▶ _WORK REQUEST_
Look at the entries below and restate word for word the lines from the first through the one that has "buffers inserted: 3 / 10".

Data extracted from a collection:

»»

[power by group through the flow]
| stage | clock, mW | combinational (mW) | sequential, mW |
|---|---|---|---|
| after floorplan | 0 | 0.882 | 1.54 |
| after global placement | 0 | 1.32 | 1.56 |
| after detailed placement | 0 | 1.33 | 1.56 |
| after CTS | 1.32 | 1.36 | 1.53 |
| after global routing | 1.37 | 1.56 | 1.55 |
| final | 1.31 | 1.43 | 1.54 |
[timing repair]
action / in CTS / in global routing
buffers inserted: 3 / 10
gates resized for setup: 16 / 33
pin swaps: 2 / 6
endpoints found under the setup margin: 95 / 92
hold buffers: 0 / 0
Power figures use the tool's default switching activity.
===== config.mk =====
export PLATFORM = sky130hd
export DESIGN_NAME = mdc_bank
export DESIGN_NICKNAME = d
export VERILOG_FILES = /design/src/hw/mdc_pkg.sv /design/src/hw/mdc_cfg_word.sv /design/src/hw/mdc_bank.sv
export VERILOG_INCLUDE_DIRS = /design/src /design/src/hw
export SDC_FILE = /design/constraint.sdc
export NUM_CORES = 1
export LEC_CHECK = 0
export BUFFER_PORTS_ARGS = -buffer_cell sky130_fd_sc_hd__buf_4
export CAP_MARGIN = 10
export CELL_PAD_IN_SITES_DETAIL_PLACEMENT = 2
export CELL_PAD_IN_SITES_GLOBAL_PLACEMENT = 2
export CORE_ASPECT_RATIO = 1.25
export CORE_MARGIN = 5
export CORE_UTILIZATION = 35
export CTS_BUF_LIST = sky130_fd_sc_hd__clkbuf_8
export DETAILED_ROUTE_END_ITERATION = 6
export PLACE_DENSITY = 0.91
export SLEW_MARGIN = 25
export SYNTH_ARGS = -nofsm -noshare
export SYNTH_HDL_FRONTEND = slang
export SYNTH_SLANG_ARGS = --single-unit

===== constraint.sdc =====
create_clock -name clk -period 4.7 [get_ports clk]
set_clock_uncertainty 0.2 [all_clocks]
set_input_delay 0.705 -clock clk [delete_from_list [all_inputs] [get_ports clk]]
set_output_delay 0.705 -clock clk [all_outputs]
set_load 0.03 [all_outputs]

===== src/hw/mdc_defines.svh =====
// Offsets, field positions, reset values and timing constants of the drive configuration bank.
`ifndef MDC_DEFINES_SVH
`define MDC_DEFINES_SVH

`define MDC_ADDR_DRIVE_CFG      8'h95
`define MDC_ADDR_DETECT_CFG     8'h96
`define MDC_RESET_DRIVE_CFG     16'h0000
`define MDC_RESET_DETECT_CFG    16'h0000
`define MDC_DETECT_CFG_RSVD_BIT 7
`define MDC_DETECT_CFG_WMASK    16'hFF7F

`define MDC_CLK_MHZ             125
`define MDC_DEAD_STEP_NS        40
`define MDC_DEAD_STEP_CYC       ((`MDC_DEAD_STEP_NS * `MDC_CLK_MHZ) / 1000)
`define MDC_PWM_SLOW_KHZ        25
`define MDC_PWM_FAST_KHZ        50
`define MDC_PWM_SLOW_CYC        ((`MDC_CLK_MHZ * 1000) / `MDC_PWM_SLOW_KHZ)
`define MDC_PWM_FAST_CYC        ((`MDC_CLK_MHZ * 1000) / `MDC_PWM_FAST_KHZ)

`define MDC_THR_RANGE_BIT       4
`define MDC_THR_LO_STEP_MHZ     800
`define MDC_THR_HI_STEP_MHZ     12800

`define MDC_DUTY_FLOOR_LO_PM    50
`define MDC_DUTY_FLOOR_HI_PM    100
`define MDC_DUTY_CUTOFF_PM      15

`endif


===== src/hw/mdc_pkg.sv =====
// Types shared by the drive configuration bank.
`default_nettype none
package mdc_pkg;

    typedef struct packed {
        logic       speed_source_select;
        logic       output_frequency_select;
        logic [1:0] abnormal_constant_threshold;
        logic       inductive_surge_protect_enable;
        logic       mechanical_surge_protect_enable;
        logic       mechanical_surge_mode;
        logic       position_detect_release_mode;
        logic       closed_loop_disable;
        logic [2:0] closed_loop_acceleration;
        logic [1:0] minimum_duty_field;
        logic [1:0] phase_slew_control;
    } mdc_drive_cfg_s;

    typedef struct packed {
        logic [1:0] advance_angle;
        logic [3:0] position_detect_current_threshold;
        logic [1:0] sense_clock_select;
        logic       reserved;
        logic [1:0] control_loop_constant;
        logic [4:0] bridge_dead_time;
    } mdc_detect_cfg_s;

    typedef struct packed {
        logic        speed_from_pwm;
        logic [12:0] pwm_period_cycles;
        logic [1:0]  kt_high_x2;
        logic [1:0]  kt_low_x4;
        logic        inductive_surge_on;
        logic        mechanical_surge_on;
        logic        surge_to_fixed_24v;
        logic        release_to_hiz;
        logic        closed_loop_allowed;
        logic [2:0]  accel_code;
        logic        accel_immediate;
        logic [6:0]  duty_floor_permille;
        logic        low_cmd_full_duty;
        logic [1:0]  slew_rate_index;
    } mdc_drive_set_s;

    typedef struct packed {
        logic [6:0]  advance_degrees;
        logic        skip_position_detect;
        logic [4:0]  sense_current_x200ma;
        logic [1:0]  sense_rate_shift;
        logic [2:0]  loop_gain_quarters;
        logic [10:0] dead_time_cycles;
    } mdc_detect_set_s;

endpackage : mdc_pkg

`default_nettype wire


===== src/hw/mdc_cfg_word.sv =====
// One writable configuration word with per-bit write mask.
`timescale 1ns/100ps
`default_nettype none

module mdc_cfg_word #(
    parameter logic [15:0] RESET_VALUE = 16'h0000,
    parameter logic [15:0] WRITE_MASK  = 16'hFFFF
) (
    input  wire logic        clk,
    input  wire logic        reset_n,
    input  wire logic        wr_en,
    input  wire logic [15:0] wr_data,
    output logic      [15:0] word_r
);

    // Masked bits keep their reset value, so read-only bits can never be set.
    always_ff @(posedge clk)
    begin
        if (!reset_n)
            word_r <= RESET_VALUE;
        else if (wr_en)
            word_r <= (wr_data & WRITE_MASK) | (RESET_VALUE & ~WRITE_MASK);
    end

endmodule : mdc_cfg_word

`default_nettype wire


===== src/hw/mdc_bank.sv =====
// Drive configuration bank: two configuration words and their decoded settings.
//
// What this block does
// (RULE1) Speed source bit picks analog or pulse input.
// (RULE2) Frequency bit picks 25 or 50 kHz.
// (RULE3) Two-bit field sets lock-detect constant window.
// (RULE4) Inductive surge enable bit switches protection.
// (RULE5) Mechanical surge enable bit switches protection.
// (RULE6) Surge mode clamps to supply or 24 V.
// (RULE7) Release mode picks braking or high impedance.
// (RULE8) Closed-loop disable keeps drive in open loop.
// (RULE9) Acceleration field limits rate; zero is immediate.
// (RULE10) Duty floor is 5 or 10 percent.
// (RULE11) Commands below 1.5 percent give 0 or 100.
// (RULE12) Slew field selects four rising edge rates.
// (RULE13) Advance angle 30, 60, 90 or 120 degrees.
// (RULE14) Zero current threshold skips detection, aligns instead.
// (RULE15) Threshold code sets sense current in steps.
// (RULE16) Sense clock field doubles rate, halves resolution.
// (RULE17) Reserved bit 7 ignored and reads zero.
// (RULE18) Loop constant field sets gain in quarters.
// (RULE19) Dead time is code plus one times 40 ns.
// (RULE20) Both words reset to zero; second at 0x96.
// (RULE21) Closed-loop threshold speed from five-bit code.
// (RULE22) Settings take effect the cycle after write.
`timescale 1ns/100ps
`default_nettype none
`include "mdc_defines.svh"

module mdc_bank (
    input  wire logic                   clk,
    input  wire logic                   reset_n,
    input  wire logic                   reg_wr_en,
    input  wire logic                   reg_rd_en,
    input  wire logic [7:0]             reg_addr,
    input  wire logic [15:0]            reg_wr_data,
    input  wire logic [4:0]             open_to_closed_threshold,
    output logic      [15:0]            reg_rd_data,
    output logic                        reg_rd_valid,
    output mdc_pkg::mdc_drive_set_s     drive_set,
    output mdc_pkg::mdc_detect_set_s    detect_set,
    output logic      [17:0]            closed_loop_speed_mhz
);

    // ------------------------------------------------------------
    // Register storage
    // ------------------------------------------------------------

    logic [15:0]              drive_word;
    logic [15:0]              detect_word;
    mdc_pkg::mdc_drive_cfg_s  drive_cfg;
    mdc_pkg::mdc_detect_cfg_s detect_cfg;
    logic                     wr_drive;
    logic                     wr_detect;

    // Address decode; writes to any other address are dropped.
    assign wr_drive  = reg_wr_en && (reg_addr == `MDC_ADDR_DRIVE_CFG);
    assign wr_detect = reg_wr_en && (reg_addr == `MDC_ADDR_DETECT_CFG);

    // (RULE20) reset both words
    mdc_cfg_word #(
        .RESET_VALUE (`MDC_RESET_DRIVE_CFG),
        .WRITE_MASK  (16'hFFFF)
    ) u_drive_word (
        .clk     (clk),
        .reset_n (reset_n),
        .wr_en   (wr_drive),
        .wr_data (reg_wr_data),
        .word_r  (drive_word)
    );

    // (RULE17) reserved bit masked
    mdc_cfg_word #(
        .RESET_VALUE (`MDC_RESET_DETECT_CFG),
        .WRITE_MASK  (`MDC_DETECT_CFG_WMASK)
    ) u_detect_word (
        .clk     (clk),
        .reset_n (reset_n),
        .wr_en   (wr_detect),
        .wr_data (reg_wr_data),
        .word_r  (detect_word)
    );

    assign drive_cfg  = mdc_pkg::mdc_drive_cfg_s'(drive_word);
    assign detect_cfg = mdc_pkg::mdc_detect_cfg_s'(detect_word);

    // ------------------------------------------------------------
    // Read port
    // ------------------------------------------------------------

    // Reads answer one cycle later; unmapped addresses read as zero.
    always_ff @(posedge clk)
    begin
        if (!reset_n)
        begin
            reg_rd_data  <= 16'h0000;
            reg_rd_valid <= 1'b0;
        end
        else
        begin
            reg_rd_valid <= reg_rd_en;
            if (reg_rd_en)
            begin
                case (reg_addr)
                    `MDC_ADDR_DRIVE_CFG:  reg_rd_data <= drive_word;
                    `MDC_ADDR_DETECT_CFG: reg_rd_data <= detect_word;
                    default:              reg_rd_data <= 16'h0000;
                endcase
            end
        end
    end

    // ------------------------------------------------------------
    // Drive word decode
    // ------------------------------------------------------------

    mdc_pkg::mdc_drive_set_s drive_nxt;

    // Pure decode of the stored word; registered below.
    always_comb
    begin
        drive_nxt = '0;
        // (RULE1) speed source
        drive_nxt.speed_from_pwm = drive_cfg.speed_source_select;
        // (RULE2) bridge switching rate
        drive_nxt.pwm_period_cycles = drive_cfg.output_frequency_select ?
            13'(`MDC_PWM_FAST_CYC) : 13'(`MDC_PWM_SLOW_CYC);
        // (RULE3) lock window: high in halves, low in quarters
        drive_nxt.kt_high_x2 = drive_cfg.abnormal_constant_threshold[0] ? 2'h0 : 2'h3;
        drive_nxt.kt_low_x4  = drive_cfg.abnormal_constant_threshold[1] ? 2'h2 : 2'h3;
        // (RULE4) inductive surge protection
        drive_nxt.inductive_surge_on = drive_cfg.inductive_surge_protect_enable;
        // (RULE5) mechanical surge protection
        drive_nxt.mechanical_surge_on = drive_cfg.mechanical_surge_protect_enable;
        // (RULE6) clamp reference
        drive_nxt.surge_to_fixed_24v = drive_cfg.mechanical_surge_mode;
        // (RULE7) release behaviour
        drive_nxt.release_to_hiz = drive_cfg.position_detect_release_mode;
        // (RULE8) closed-loop transfer
        drive_nxt.closed_loop_allowed = ~drive_cfg.closed_loop_disable;
        // (RULE9) acceleration limit
        drive_nxt.accel_code      = drive_cfg.closed_loop_acceleration;
        drive_nxt.accel_immediate = (drive_cfg.closed_loop_acceleration == 3'h0);
        // (RULE10) duty floor
        drive_nxt.duty_floor_permille = drive_cfg.minimum_duty_field[0] ?
            7'(`MDC_DUTY_FLOOR_HI_PM) : 7'(`MDC_DUTY_FLOOR_LO_PM);
        // (RULE11) below-cutoff behaviour
        drive_nxt.low_cmd_full_duty = drive_cfg.minimum_duty_field[1];
        // (RULE12) slew index, 0 slowest
        drive_nxt.slew_rate_index = drive_cfg.phase_slew_control;
    end

    // A high-window value of 0 stands for 2x: four halves wrap to zero in two bits.
    // ------------------------------------------------------------
    // Detect word decode
    // ------------------------------------------------------------

    mdc_pkg::mdc_detect_set_s detect_nxt;

    // The reserved bit is never consulted here.
    always_comb
    begin
        detect_nxt = '0;
        // (RULE13) advance angle
        detect_nxt.advance_degrees = 7'(({5'h00, detect_cfg.advance_angle} + 7'h01) * 7'h1E);
        // (RULE14) align-and-go when zero
        detect_nxt.skip_position_detect = (detect_cfg.position_detect_current_threshold == 4'h0);
        // (RULE15) sense current in 0.2 A units
        if (detect_cfg.position_detect_current_threshold == 4'h0)
            detect_nxt.sense_current_x200ma = 5'h00;
        else if (detect_cfg.position_detect_current_threshold == 4'h1)
            detect_nxt.sense_current_x200ma = 5'h02;
        else
            detect_nxt.sense_current_x200ma = {1'b0, detect_cfg.position_detect_current_threshold} + 5'h01;
        // (RULE16) rate doubles per step
        detect_nxt.sense_rate_shift = detect_cfg.sense_clock_select;
        // (RULE18) gain in quarters
        detect_nxt.loop_gain_quarters = {1'b0, detect_cfg.control_loop_constant} + 3'h1;
        // (RULE19) dead time in clock cycles
        detect_nxt.dead_time_cycles = 11'(({6'h00, detect_cfg.bridge_dead_time} + 11'h001)
            * 11'(`MDC_DEAD_STEP_CYC));
    end

    // ------------------------------------------------------------
    // Threshold speed decode
    // ------------------------------------------------------------

    logic [17:0] speed_nxt;

    // (RULE21) two ranges of threshold speed
    always_comb
    begin
        if (open_to_closed_threshold[`MDC_THR_RANGE_BIT])
            speed_nxt = 18'(({14'h0000, open_to_closed_threshold[3:0]} + 18'h00001)
                * 18'(`MDC_THR_HI_STEP_MHZ));
        else
            speed_nxt = 18'({14'h0000, open_to_closed_threshold[3:0]} * 18'(`MDC_THR_LO_STEP_MHZ));
    end

    // ------------------------------------------------------------
    // Registered settings
    // ------------------------------------------------------------

    // (RULE22) settings follow write by one cycle
    always_ff @(posedge clk)
    begin
        if (!reset_n)
        begin
            drive_set             <= '0;
            detect_set            <= '0;
            closed_loop_speed_mhz <= 18'h00000;
        end
        else
        begin
            drive_set             <= drive_nxt;
            detect_set            <= detect_nxt;
            closed_loop_speed_mhz <= speed_nxt;
        end
    end

    // ------------------------------------------------------------
    // Checks
    // ------------------------------------------------------------

    property p_write_applies;
        @(posedge clk) disable iff (!reset_n)
        wr_drive |=> ##1 (drive_set.speed_from_pwm == $past(reg_wr_data[15], 2));
    endproperty
    a_write_applies: assert property (p_write_applies) else $error("speed source not applied"); // (RULE22)

    property p_rsvd_zero;
        @(posedge clk) disable iff (!reset_n)
        reg_rd_valid && ($past(reg_addr) == `MDC_ADDR_DETECT_CFG) |-> !reg_rd_data[7];
    endproperty
    a_rsvd_zero: assert property (p_rsvd_zero) else $error("reserved bit read as one"); // (RULE17)

    property p_freq;
        @(posedge clk) disable iff (!reset_n)
        reset_n |=> (drive_set.pwm_period_cycles == ($past(drive_word[14]) ? 13'd2500 : 13'd5000));
    endproperty
    a_freq: assert property (p_freq) else $error("pwm period wrong"); // (RULE2)

    property p_dead;
        @(posedge clk) disable iff (!reset_n)
        reset_n |=> (detect_set.dead_time_cycles == 11'(($past(detect_word[4:0]) + 6'd1) * 5));
    endproperty
    a_dead: assert property (p_dead) else $error("dead time wrong"); // (RULE19)

    property p_skip;
        @(posedge clk) disable iff (!reset_n)
        reset_n |=> (detect_set.skip_position_detect == ($past(detect_word[13:10]) == 4'h0));
    endproperty
    a_skip: assert property (p_skip) else $error("skip detect wrong"); // (RULE14)

    property p_closed;
        @(posedge clk) disable iff (!reset_n)
        reset_n |=> (drive_set.closed_loop_allowed != $past(drive_word[7]));
    endproperty
    a_closed: assert property (p_closed) else $error("closed-loop enable wrong"); // (RULE8)

    property p_advance;
        @(posedge clk) disable iff (!reset_n)
        reset_n |=> (detect_set.advance_degrees == 7'(($past(detect_word[15:14]) + 3'd1) * 30));
    endproperty
    a_advance: assert property (p_advance) else $error("advance angle wrong"); // (RULE13)

    property p_reset_zero;
        @(posedge clk)
        !reset_n |=> (drive_word == 16'h0000) && (detect_word == 16'h0000);
    endproperty
    a_reset_zero: assert property (p_reset_zero) else $error("words not zero after reset"); // (RULE20)

    property p_speed;
        @(posedge clk) disable iff (!reset_n)
        reset_n && !open_to_closed_threshold[4] |=>
            (closed_loop_speed_mhz == 18'($past(open_to_closed_threshold[3:0]) * 800));
    endproperty
    a_speed: assert property (p_speed) else $error("threshold speed wrong"); // (RULE21)

endmodule : mdc_bank

`default_nettype wire


==> out/metrics.cfg <==
[clock_tree]
cts_resized=0
htreeDepth=3
insertion_delay_ps=360
ctsHoldBuffers=0
postCtsSetupBuffers=0
path_clk_slew_ps=110
clock_sinks=106
clk_path_buf_depth=2
cts_tree=yes
cts-root-buf=clkbuf_8
cts_made_buffers=9

[synthesis]
synth.avg_cell_area_sq_um=10.0
synthArstFlopShare_pct=0
synth.distinct_cells=42
synthSimpleGateAreaFrac_pct=13.8
yosysSeqAreaShare_pct=46.1
ys_warn_count=0
synth_fa_ha_area_share_pct=11.5
synth_xor_area_share_pct=4.95
synth.area.mux_share_pct=7.86
synth_flop_cell=dfxtp_1
ys_ff_latch=106
synth_top_family_by_area=simple AND/OR/NAND/NOR gates
synth_edf_count=0
synth_area_sq_um=4600
synth-compound-area-share_pct=7.91
synthCells=459

[route]
vias=3517
drcViolationCount=0
drt_iter0_drc=65
ant_nets=0
routed_via_density=4.84
routedWlPerCell_um=18.1
routed_wirelength_um=13100
drt_pre_antenna_iters=4

[sta]
finalHoldViolCount=0
holdWs_ps=256
fin_tns_setup_ps=0
max_freq_mhz=325
setup_viol=0
slew-limit-headroom_pct=40.6
slew_viol_final=0
min_period_ps=3080
rsz0062_at_grt=false
tightest_slew_ps=889
fin_crit_sh_pct=65.4

[finish]
drive_gt1_share_pct=25.3
fill_cells=1416
nNetsFinal=625
antennaDiodeCount=0
postLayoutCellArea_sq_um=5660
area_growth_pct=23.0
layout_commonest_cell=buf_4
layout_common_cells=buf_4 (119), dfxtp_1 (106), nor2_1 (60)
fin_cells=726

[placement]
placedInstanceArea_sq_um=5450
hpwlAfterDp_um=9550
io_buffers=118
dp.cells=710
globalplace.congestion=0.780

[critical_path]
worst-path-buf-inv=0
worstPathMaxFanout=9
cpLargestDelayFamily=adder cells
required_ps=4730
path_cells=nand3_1 -> xnor2_1 -> ha_1 -> ha_1 -> fa_1 -> a21oi_1 -> a211oi_1 -> a221oi_1 -> nand4_1
crit_top_cell=ha_1
start_kind=register
cp-end-kind=register
critPathKind=reg2reg
critPathSlowestCell=dfxtp_1
critical_path.max_stage_delay_ps=530
cp.arrival_ps=3110

[power_and_ir_drop]
leakagePower_nw=2.81
ir_drop_mv=0.192
finalPower_mw=1.80
power_density_nw_per_um2=318

[floorplanning]
num_rows=46
io_pins=134
core_area_sq_um=12800
die_w_um=113
die_h_um=138
dieArea_sq_um=15600
initial_core_util_pct=36.0

[grt]
grt_overflow=0
grt_pass1_wl_um=21300
grt_usage_pct=16.8
grt_start_max_net_pins=52
first_global_vias=4030
antenna_found_initial=0

[job]
maxCapViolCount=0

[worst_hold_path]
hp-class=reg2reg

[outcome]
outcome=complete, no violations

[registers in the layout, summed over array words and instances, names as in the netlist]
name	count
detect_set	25
drive_set	20
reg_rd_data	16
u_drive_word.word_r	16
u_detect_word.word_r	15
closed_loop_speed_mhz	13
reg_rd_valid	1
[worst paths after layout]
path | startpoint | endpoint | slack (ps) | cells after the start
max | u_detect_word.word_r[2] | detect_set[7] | 1620 | 9
min reg2reg | u_drive_word.word_r[13] | drive_set[19] | 260 | 1
min | u_drive_word.word_r[13] | drive_set[19] | 260 | 1
max reg2reg | u_detect_word.word_r[2] | detect_set[7] | 1620 | 9
[report_power, final]
part           internal (mW)  switching (mW)  total [mW]  leakage (nW)
registers              0.922          0.0110       0.933         0.865
clock network          0.280           0.317       0.596         0.109
logic                  0.102           0.168       0.270          1.84
[cell usage after synthesis (all sizes together), types with 2 or more instances]
library cell,number,share of area (%)
a211oi,2,0.33
nand3,4,0.43
mux2i,35,7.6
a31oi,2,0.27
nor2b,5,0.68
fa,4,1.7
nor3,5,0.54
a21oi,21,2.3
conb,2,0.16
ha,35,9.5
nand2,9,0.73
and4,2,0.43
nor2,60,4.9
and3,5,0.68
xnor2,16,3.0
xor2,10,1.9
a22oi,15,2.4
a21o,2,0.33
nand4,5,0.95
o21ai,17,1.8
and2,24,3.3
buf,34,5.4
nand2b,2,0.27
dfxtp,106,46
inv,12,0.98
clkbuf,16,1.3
[per-layer routing]
metal	up-vias	part of all wire, %	track usage [%]
met5	-	0	0
met4	0	1.3	4.43
met3	11	4.8	3.93
met2	84	54	32.1
met1	1738	39	18.3
li1	1684	-	-
[cell families (layout without fill, tap and decap cells)]
| family | Yosys count | count (layout) |
|---|---|---|
| buf+inv | 62 | 147 |
| xor+xnor | 26 | 26 |
| mux | 36 | 36 |
| simple gates | 126 | 126 |
| compound gates | 61 | 61 |
| flops | 106 | 106 |
| other cells | 2 | 16 |
| fa+ha+maj | 40 | 40 |
[cell type report]
cell class	count	area (sq um)	area share (%)
clock buffers	11	151	2.67
clock inverters	5	61.3	1.08
inverters	12	45.0	0.796
multi-input cells	305	2180	38.5
flip-flops and latches	106	2120	37.5
well taps	168	210	3.71
repair buffers	119	893	15.8
[stage by stage]
stage / util [%] / setup slack (ps)
3_5_place_dp: 42.6 / 1320
3_3_place_gp: 42.6 / 1420
4_1_cts: 44.3 / 1610
5_1_grt: 44.3 / 1470
6_report: 44.3 / 1620
2_1_floorplan: - / 1670
Note: power is estimated with default switching activity, not from simulation.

««

▶ _YOUR SOLUTION_
[power by group through the flow]
| stage | clock, mW | combinational (mW) | sequential, mW |
|---|---|---|---|
| after floorplan | 0 | 0.882 | 1.54 |
| after global placement | 0 | 1.32 | 1.56 |
| after detailed placement | 0 | 1.33 | 1.56 |
| after CTS | 1.32 | 1.36 | 1.53 |
| after global routing | 1.37 | 1.56 | 1.55 |
| final | 1.31 | 1.43 | 1.54 |
[timing repair]
action / in CTS / in global routing
buffers inserted: 3 / 10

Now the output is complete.